TASK PROMPT: The job is to find each line of the records below that includes the word "launching" and copy it.

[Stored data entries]
-=-=-=-=-

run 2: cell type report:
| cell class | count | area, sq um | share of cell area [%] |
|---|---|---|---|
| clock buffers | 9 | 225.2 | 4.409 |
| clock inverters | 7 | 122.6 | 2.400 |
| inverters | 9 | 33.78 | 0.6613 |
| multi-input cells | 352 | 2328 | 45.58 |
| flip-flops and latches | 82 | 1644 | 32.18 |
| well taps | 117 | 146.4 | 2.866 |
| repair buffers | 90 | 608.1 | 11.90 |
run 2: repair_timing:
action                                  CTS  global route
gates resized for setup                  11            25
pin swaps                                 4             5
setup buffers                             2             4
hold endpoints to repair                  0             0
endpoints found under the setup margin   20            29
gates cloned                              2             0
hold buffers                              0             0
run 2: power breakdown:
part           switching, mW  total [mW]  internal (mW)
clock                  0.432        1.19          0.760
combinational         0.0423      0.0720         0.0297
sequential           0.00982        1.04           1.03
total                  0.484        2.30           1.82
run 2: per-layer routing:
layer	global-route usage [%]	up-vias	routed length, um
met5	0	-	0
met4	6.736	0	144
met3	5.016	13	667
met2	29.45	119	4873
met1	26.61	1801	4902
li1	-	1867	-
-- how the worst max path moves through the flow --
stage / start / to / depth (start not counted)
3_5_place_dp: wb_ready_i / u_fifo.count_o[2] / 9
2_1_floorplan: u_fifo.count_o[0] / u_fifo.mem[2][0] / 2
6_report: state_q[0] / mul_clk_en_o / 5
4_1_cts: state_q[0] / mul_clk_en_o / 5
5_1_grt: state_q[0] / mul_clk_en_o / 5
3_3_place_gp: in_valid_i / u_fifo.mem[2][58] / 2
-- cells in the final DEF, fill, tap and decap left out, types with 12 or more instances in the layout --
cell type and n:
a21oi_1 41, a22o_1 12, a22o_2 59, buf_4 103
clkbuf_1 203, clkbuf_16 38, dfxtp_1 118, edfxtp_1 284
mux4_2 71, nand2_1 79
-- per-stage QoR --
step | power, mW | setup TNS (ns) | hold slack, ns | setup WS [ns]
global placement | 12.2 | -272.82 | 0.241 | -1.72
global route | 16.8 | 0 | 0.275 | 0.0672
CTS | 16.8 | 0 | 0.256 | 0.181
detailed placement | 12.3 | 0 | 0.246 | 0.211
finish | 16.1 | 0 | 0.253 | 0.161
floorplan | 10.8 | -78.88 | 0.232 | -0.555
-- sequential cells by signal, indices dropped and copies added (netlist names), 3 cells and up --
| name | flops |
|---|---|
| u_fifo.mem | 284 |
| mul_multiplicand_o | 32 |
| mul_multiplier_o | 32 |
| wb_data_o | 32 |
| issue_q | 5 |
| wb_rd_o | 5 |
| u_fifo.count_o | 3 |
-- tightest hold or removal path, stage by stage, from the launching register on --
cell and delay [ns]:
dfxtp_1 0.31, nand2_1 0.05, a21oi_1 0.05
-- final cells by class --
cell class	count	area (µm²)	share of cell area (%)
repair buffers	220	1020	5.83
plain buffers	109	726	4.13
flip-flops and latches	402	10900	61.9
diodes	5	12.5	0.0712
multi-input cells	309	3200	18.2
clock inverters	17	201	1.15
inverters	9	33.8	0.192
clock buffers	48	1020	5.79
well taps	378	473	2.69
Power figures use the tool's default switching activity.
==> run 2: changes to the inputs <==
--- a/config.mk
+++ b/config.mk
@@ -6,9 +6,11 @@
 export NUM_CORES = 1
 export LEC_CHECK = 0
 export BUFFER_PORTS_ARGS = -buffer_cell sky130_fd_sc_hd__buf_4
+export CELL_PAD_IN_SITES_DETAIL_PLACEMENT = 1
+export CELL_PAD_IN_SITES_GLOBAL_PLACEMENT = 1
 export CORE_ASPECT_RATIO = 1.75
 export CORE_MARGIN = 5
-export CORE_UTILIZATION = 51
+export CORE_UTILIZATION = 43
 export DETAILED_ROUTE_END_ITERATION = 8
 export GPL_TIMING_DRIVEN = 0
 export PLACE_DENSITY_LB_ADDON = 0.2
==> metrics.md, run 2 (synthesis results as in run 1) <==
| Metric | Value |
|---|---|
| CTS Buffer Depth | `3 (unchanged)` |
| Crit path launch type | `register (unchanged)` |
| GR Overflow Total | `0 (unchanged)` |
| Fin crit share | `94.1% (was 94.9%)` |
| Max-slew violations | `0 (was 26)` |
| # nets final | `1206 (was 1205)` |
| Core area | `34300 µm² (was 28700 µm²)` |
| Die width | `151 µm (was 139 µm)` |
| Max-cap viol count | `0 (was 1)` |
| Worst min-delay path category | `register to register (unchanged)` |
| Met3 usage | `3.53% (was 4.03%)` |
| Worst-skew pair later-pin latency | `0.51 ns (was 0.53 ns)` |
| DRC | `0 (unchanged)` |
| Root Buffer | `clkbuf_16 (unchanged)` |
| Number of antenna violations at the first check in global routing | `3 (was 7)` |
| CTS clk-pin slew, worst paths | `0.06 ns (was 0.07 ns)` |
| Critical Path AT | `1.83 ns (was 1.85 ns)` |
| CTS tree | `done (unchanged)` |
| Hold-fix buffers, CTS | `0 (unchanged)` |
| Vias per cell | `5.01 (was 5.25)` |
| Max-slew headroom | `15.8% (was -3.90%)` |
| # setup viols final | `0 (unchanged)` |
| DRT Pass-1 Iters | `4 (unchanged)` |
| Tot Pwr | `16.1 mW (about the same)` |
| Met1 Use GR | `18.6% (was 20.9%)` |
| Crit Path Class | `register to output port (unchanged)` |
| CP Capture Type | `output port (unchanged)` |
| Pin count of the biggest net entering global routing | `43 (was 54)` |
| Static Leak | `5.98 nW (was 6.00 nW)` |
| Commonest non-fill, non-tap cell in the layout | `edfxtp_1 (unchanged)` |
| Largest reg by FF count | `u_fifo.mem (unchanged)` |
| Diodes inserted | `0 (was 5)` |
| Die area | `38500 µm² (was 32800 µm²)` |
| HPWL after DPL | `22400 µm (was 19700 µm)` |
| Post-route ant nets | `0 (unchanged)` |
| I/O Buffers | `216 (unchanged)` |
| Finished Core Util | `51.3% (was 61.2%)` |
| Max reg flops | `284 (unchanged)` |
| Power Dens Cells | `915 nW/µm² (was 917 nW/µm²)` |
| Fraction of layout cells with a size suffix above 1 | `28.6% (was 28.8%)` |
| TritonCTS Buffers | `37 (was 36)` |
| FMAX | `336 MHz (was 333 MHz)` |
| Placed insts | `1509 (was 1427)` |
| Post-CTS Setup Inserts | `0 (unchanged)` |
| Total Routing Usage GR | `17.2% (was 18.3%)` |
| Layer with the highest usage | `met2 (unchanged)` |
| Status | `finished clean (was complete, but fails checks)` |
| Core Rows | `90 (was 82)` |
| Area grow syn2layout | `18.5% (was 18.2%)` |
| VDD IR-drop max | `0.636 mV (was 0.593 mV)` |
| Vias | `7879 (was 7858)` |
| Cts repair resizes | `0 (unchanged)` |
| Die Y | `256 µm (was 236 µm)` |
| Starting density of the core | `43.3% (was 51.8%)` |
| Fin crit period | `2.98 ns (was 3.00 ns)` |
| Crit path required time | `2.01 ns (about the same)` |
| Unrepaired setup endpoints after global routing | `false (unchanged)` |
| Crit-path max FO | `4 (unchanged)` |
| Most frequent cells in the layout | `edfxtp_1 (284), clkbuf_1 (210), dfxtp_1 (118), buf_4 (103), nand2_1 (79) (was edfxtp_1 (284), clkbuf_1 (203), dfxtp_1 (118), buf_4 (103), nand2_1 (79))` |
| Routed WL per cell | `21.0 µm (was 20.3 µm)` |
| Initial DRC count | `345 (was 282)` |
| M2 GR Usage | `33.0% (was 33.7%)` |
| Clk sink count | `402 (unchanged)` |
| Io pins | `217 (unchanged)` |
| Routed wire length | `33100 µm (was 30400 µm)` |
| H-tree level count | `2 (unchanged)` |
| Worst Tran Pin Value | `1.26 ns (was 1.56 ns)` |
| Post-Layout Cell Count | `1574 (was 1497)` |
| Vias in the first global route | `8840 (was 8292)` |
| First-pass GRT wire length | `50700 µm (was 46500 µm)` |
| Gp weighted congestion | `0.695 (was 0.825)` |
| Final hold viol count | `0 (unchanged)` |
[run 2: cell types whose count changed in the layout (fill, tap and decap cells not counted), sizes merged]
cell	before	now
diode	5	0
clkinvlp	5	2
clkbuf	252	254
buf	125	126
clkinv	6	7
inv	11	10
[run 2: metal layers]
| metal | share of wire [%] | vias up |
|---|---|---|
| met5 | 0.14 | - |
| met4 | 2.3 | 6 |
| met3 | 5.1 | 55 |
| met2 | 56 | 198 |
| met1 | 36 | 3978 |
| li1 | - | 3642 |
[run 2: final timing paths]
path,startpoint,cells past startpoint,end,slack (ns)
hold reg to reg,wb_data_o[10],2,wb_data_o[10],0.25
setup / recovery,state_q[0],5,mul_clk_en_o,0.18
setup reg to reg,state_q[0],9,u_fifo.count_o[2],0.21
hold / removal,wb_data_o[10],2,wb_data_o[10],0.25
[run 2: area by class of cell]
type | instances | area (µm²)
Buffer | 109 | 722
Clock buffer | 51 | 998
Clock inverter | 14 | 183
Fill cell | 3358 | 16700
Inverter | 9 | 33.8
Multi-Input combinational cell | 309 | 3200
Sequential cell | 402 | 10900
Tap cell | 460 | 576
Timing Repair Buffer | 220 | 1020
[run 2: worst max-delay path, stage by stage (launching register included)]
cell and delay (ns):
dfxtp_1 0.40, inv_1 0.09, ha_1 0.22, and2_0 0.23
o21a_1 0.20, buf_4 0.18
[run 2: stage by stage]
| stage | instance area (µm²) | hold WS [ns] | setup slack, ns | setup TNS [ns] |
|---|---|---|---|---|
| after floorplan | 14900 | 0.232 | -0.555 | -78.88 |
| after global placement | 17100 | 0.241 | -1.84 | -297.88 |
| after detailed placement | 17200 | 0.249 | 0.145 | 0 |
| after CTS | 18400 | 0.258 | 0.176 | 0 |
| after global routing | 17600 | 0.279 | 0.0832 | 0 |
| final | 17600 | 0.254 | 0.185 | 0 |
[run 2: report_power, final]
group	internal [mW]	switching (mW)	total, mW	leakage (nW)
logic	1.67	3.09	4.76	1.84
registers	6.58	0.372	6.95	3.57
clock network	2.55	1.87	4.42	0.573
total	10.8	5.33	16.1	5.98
## config.mk

```make
export PLATFORM = sky130hd
export DESIGN_NAME = multicycle_control
export DESIGN_NICKNAME = d
export VERILOG_FILES = /design/src/rtl/multicycle_control.sv
export SDC_FILE = /design/constraint.sdc
export NUM_CORES = 1
export LEC_CHECK = 0
export BUFFER_PORTS_ARGS = -buffer_cell sky130_fd_sc_hd__buf_2
export CORE_MARGIN = 2
export CORE_UTILIZATION = 45
export DETAILED_ROUTE_END_ITERATION = 12
export PLACE_DENSITY = 0.72
export REMOVE_ABC_BUFFERS = 1
export SKIP_LAST_GASP = 1
export SYNTH_ARGS = -nofsm -noshare
export SYNTH_HDL_FRONTEND = slang
export SYNTH_SLANG_ARGS = --single-unit
```

## constraint.sdc

```tcl
create_clock -name clk -period 4.55 [get_ports clk]
set_input_delay 0.2275 -clock clk [delete_from_list [all_inputs] [get_ports clk]]
set_output_delay 0.2275 -clock clk [all_outputs]
set_load 0.005 [all_outputs]
```

## src/rtl/multicycle_control.sv

```systemverilog
// Multi-cycle MIPS control FSM: sequences FETCH..WRITEBACK, stalls on mem_ready,
// flags illegal opcodes and counts retired instructions.
module multicycle_control #(
    parameter int unsigned OPCODE_W = 6,
    parameter int unsigned R_LAST   = 6,
    parameter int unsigned I_FIRST  = 7,
    parameter int unsigned I_LAST   = 13,
    parameter int unsigned LW_OP    = 14,
    parameter int unsigned SW_OP    = 15,
    parameter int unsigned BR_OP    = 16,
    parameter int unsigned J_OP     = 17,
    parameter int unsigned CNT_W    = 32
) (
    input  logic                clk,
    input  logic                reset,
    input  logic [OPCODE_W-1:0] opcode,
    input  logic                zero,
    input  logic                mem_ready,
    output logic                pc_write,
    output logic                ir_write,
    output logic                mem_read,
    output logic                mem_write,
    output logic                i_or_d,
    output logic                mem_to_reg,
    output logic                reg_dst,
    output logic                reg_write,
    output logic                alu_src_a,
    output logic [1:0]          alu_src_b,
    output logic [1:0]          alu_op,
    output logic [1:0]          pc_source,
    output logic [3:0]          state,
    output logic                illegal,
    output logic                retire,
    output logic [CNT_W-1:0]    instr_count
);

    typedef enum logic [3:0] {
        StFetch   = 4'd0,
        StDecode  = 4'd1,
        StExec    = 4'd2,
        StMemAddr = 4'd3,
        StAluWb   = 4'd4,
        StMemRd   = 4'd5,
        StMemWb   = 4'd6,
        StBranch  = 4'd7,
        StJump    = 4'd8,
        StMemWr   = 4'd9
    } state_e;

    localparam logic [OPCODE_W-1:0] RLast  = OPCODE_W'(R_LAST);
    localparam logic [OPCODE_W-1:0] IFirst = OPCODE_W'(I_FIRST);
    localparam logic [OPCODE_W-1:0] ILast  = OPCODE_W'(I_LAST);
    localparam logic [OPCODE_W-1:0] LwOp   = OPCODE_W'(LW_OP);
    localparam logic [OPCODE_W-1:0] SwOp   = OPCODE_W'(SW_OP);
    localparam logic [OPCODE_W-1:0] BrOp   = OPCODE_W'(BR_OP);
    localparam logic [OPCODE_W-1:0] JOp    = OPCODE_W'(J_OP);

    state_e           r_state;
    logic             r_is_r;
    logic             r_is_lw;
    logic [CNT_W-1:0] r_instr_count;

    logic w_cls_r, w_cls_i, w_cls_lw, w_cls_sw, w_cls_br, w_cls_j, w_cls_none;

    // Priority chain resolves overlapping parameter ranges: R > I > LW > SW > BR > J.
    always_comb begin
        w_cls_r    = (opcode <= RLast);
        w_cls_i    = !w_cls_r && (opcode >= IFirst) && (opcode <= ILast);
        w_cls_lw   = !w_cls_r && !w_cls_i && (opcode == LwOp);
        w_cls_sw   = !w_cls_r && !w_cls_i && !w_cls_lw && (opcode == SwOp);
        w_cls_br   = !w_cls_r && !w_cls_i && !w_cls_lw && !w_cls_sw && (opcode == BrOp);
        w_cls_j    = !w_cls_r && !w_cls_i && !w_cls_lw && !w_cls_sw && !w_cls_br
                     && (opcode == JOp);
        w_cls_none = !(w_cls_r || w_cls_i || w_cls_lw || w_cls_sw || w_cls_br || w_cls_j);
    end

    always_ff @(posedge clk or posedge reset) begin
        if (reset) begin
            r_state       <= StFetch;
            r_is_r        <= 1'b0;
            r_is_lw       <= 1'b0;
            r_instr_count <= '0;
        end else begin
            if (retire) begin
                r_instr_count <= r_instr_count + 1'b1;
            end
            case (r_state)
                StFetch:   if (mem_ready) r_state <= StDecode;
                StDecode: begin
                    r_is_r  <= w_cls_r;
                    r_is_lw <= w_cls_lw;
                    if (w_cls_r || w_cls_i)       r_state <= StExec;
                    else if (w_cls_lw || w_cls_sw) r_state <= StMemAddr;
                    else if (w_cls_br)             r_state <= StBranch;
                    else if (w_cls_j)              r_state <= StJump;
                    else                           r_state <= StFetch;
                end
                StExec:    r_state <= StAluWb;
                StMemAddr: r_state <= r_is_lw ? StMemRd : StMemWr;
                StMemRd:   if (mem_ready) r_state <= StMemWb;
                StMemWr:   if (mem_ready) r_state <= StFetch;
                default:   r_state <= StFetch;
            endcase
        end
    end

    always_comb begin
        pc_write   = 1'b0;
        ir_write   = 1'b0;
        mem_read   = 1'b0;
        mem_write  = 1'b0;
        i_or_d     = 1'b0;
        mem_to_reg = 1'b0;
        reg_dst    = 1'b0;
        reg_write  = 1'b0;
        alu_src_a  = 1'b0;
        alu_src_b  = 2'b00;
        alu_op     = 2'b00;
        pc_source  = 2'b00;
        illegal    = 1'b0;
        retire     = 1'b0;
        case (r_state)
            StFetch: begin
                mem_read  = 1'b1;
                alu_src_b = 2'b01;
                ir_write  = mem_ready;
                pc_write  = mem_ready;
            end
            StDecode: begin
                alu_src_b = 2'b11;
                illegal   = w_cls_none;
            end
            StExec: begin
                alu_src_a = 1'b1;
                alu_src_b = r_is_r ? 2'b00 : 2'b10;
                alu_op    = r_is_r ? 2'b10 : 2'b11;
            end
            StMemAddr: begin
                alu_src_a = 1'b1;
                alu_src_b = 2'b10;
            end
            StAluWb: begin
                reg_write = 1'b1;
                reg_dst   = r_is_r;
                retire    = 1'b1;
            end
            StMemRd: begin
                mem_read = 1'b1;
                i_or_d   = 1'b1;
            end
            StMemWb: begin
                reg_write  = 1'b1;
                mem_to_reg = 1'b1;
                retire     = 1'b1;
            end
            StBranch: begin
                alu_src_a = 1'b1;
                alu_op    = 2'b01;
                pc_source = 2'b01;
                pc_write  = zero;
                retire    = 1'b1;
            end
            StJump: begin
                pc_source = 2'b10;
                pc_write  = 1'b1;
                retire    = 1'b1;
            end
            StMemWr: begin
                mem_write = 1'b1;
                i_or_d    = 1'b1;
                retire    = mem_ready;
            end
            default: ;
        endcase
        // Strobes are masked during reset; selects keep their FETCH values.
        if (reset) begin
            pc_write  = 1'b0;
            ir_write  = 1'b0;
            mem_read  = 1'b0;
            mem_write = 1'b0;
            reg_write = 1'b0;
            retire    = 1'b0;
            illegal   = 1'b0;
        end
    end

    assign state       = r_state;
    assign instr_count = r_instr_count;

endmodule
```

==> flow_metrics.env <==
export IMPL_synthesis_area_mm2=0.00203
export IMPL_slowest_delay_ps=710
export IMPL_crit_family="simple AND/OR/NAND/NOR gates"
export IMPL_dieWidth_um=71.2
export IMPL_dpl_hpwl_um=3300
export IMPL_max_cap_violations=0
export IMPL_power_density_mw_per_mm2=376
export IMPL_dpl_worst_slack_ps=2100
export IMPL_start_util_pct=46.6
export IMPL_wl_per_cell_um=13.9
export IMPL_clockRootBuffer="clkbuf_8"
export IMPL_final_core_utilization_pct=56.8
export IMPL_cts_buffer_depth=2
export IMPL_postCtsHoldBufs=0
export IMPL_remaining_drc_errors=0
export IMPL_cp_cell_sequence="nor4b_2 -> o41a_1 -> nand2_1 -> nor3_1 -> xor2_1"
export IMPL_grt_max_degree=22
export IMPL_syn_inst=205
export IMPL_ir_drop_mv=0.208
export IMPL_critPathLaunch="state[3]"
export IMPL_status="finished, final reports clean"
export IMPL_viasPerCell=5.51
export IMPL_synth_ff_type="dfrtp_1"
export IMPL_grt_overflow=0
export IMPL_die_area_mm2=0.00507
export IMPL_gp_congestion=0.852
export IMPL_clock_sinks=38
export IMPL_synthArstFlopShare_pct=100
export IMPL_antenna_found_initial=0
export IMPL_fin_ws_ps=2100
export IMPL_drive_gt1_share_pct=28.7
export IMPL_fin_nets=278
export IMPL_fin_cells=320
export IMPL_leakage_nw=1.25
export IMPL_crit_required_ps=4770
export IMPL_clkLatencyLatePin_ps=290
export IMPL_place_inst=312
export IMPL_path_buf_inv=0
export IMPL_setup_viol=0
export IMPL_grt_pass1_vias=1617
export IMPL_max_freq_mhz=409
export IMPL_setup_tns_ps=0
export IMPL_n_fill_cell=391
export IMPL_fin_crit_ps=2450
export IMPL_num_rows=24
export IMPL_fin_area_mm2=0.00247
export IMPL_cp_start_kind="register"
export IMPL_grt_pass1_wl_um=7610
export IMPL_syn2layout_area_growth_pct=21.8
export IMPL_clk_pin_slew_ps=80
export IMPL_hold_class="in -> async"
export IMPL_drtIter0Drc=108
export IMPL_grtUsageTotal_pct=18.8
export IMPL_reg2reg_from="state[3]"
export IMPL_p_total_mw=0.930
export IMPL_core_mm2=0.00435
export IMPL_rsz0062_at_grt="no"
export IMPL_cts_tree="built"
export IMPL_die_h_um=71.2
export IMPL_cp_arrival_ps=2660
export IMPL_first_pass_iters=4
export IMPL_io_pins=63
export IMPL_drt_antenna_violating_nets=0
export IMPL_tightest_slew_ps=738
export IMPL_io_buffer_count=62
export IMPL_htree_levels=2
export IMPL_fin_hold_ws_ps=156
export IMPL_synth_warnings=0
export IMPL_cts_buffers=5
export IMPL_drv_slew=0
export IMPL_placed_area_mm2=0.00238
export IMPL_worstSetupEndpointType="register"
export IMPL_skew_ps=5.13
export IMPL_yosysSeqAreaShare_pct=46.8
export IMPL_synthDistinctLibCells=44
export IMPL_max_slew_margin_pct=50.8
export IMPL_antenna_cells=0
export IMPL_fin_crit_sh_pct=53.8
export IMPL_worst_path_max_fanout=21
export IMPL_post_cts_buffers=0
export IMPL_crit_slowest_cell="dfrtp_1"
export IMPL_setup_worst_path_class="reg -> reg"
export IMPL_vias=1762
export IMPL_post_cts_resized=0
export IMPL_finalHoldViolCount=0
export IMPL_drt_wl_total_um=4460
export IMPL_synth_edff_count=0
export IMPL_avgSynthCellArea_um2=9.91
export IMPL_synth_seq_cells=38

-=-=-=-=-

RESPONSE AREA:
-- tightest hold or removal path, stage by stage, from the launching register on --
[run 2: worst max-delay path, stage by stage (launching register included)]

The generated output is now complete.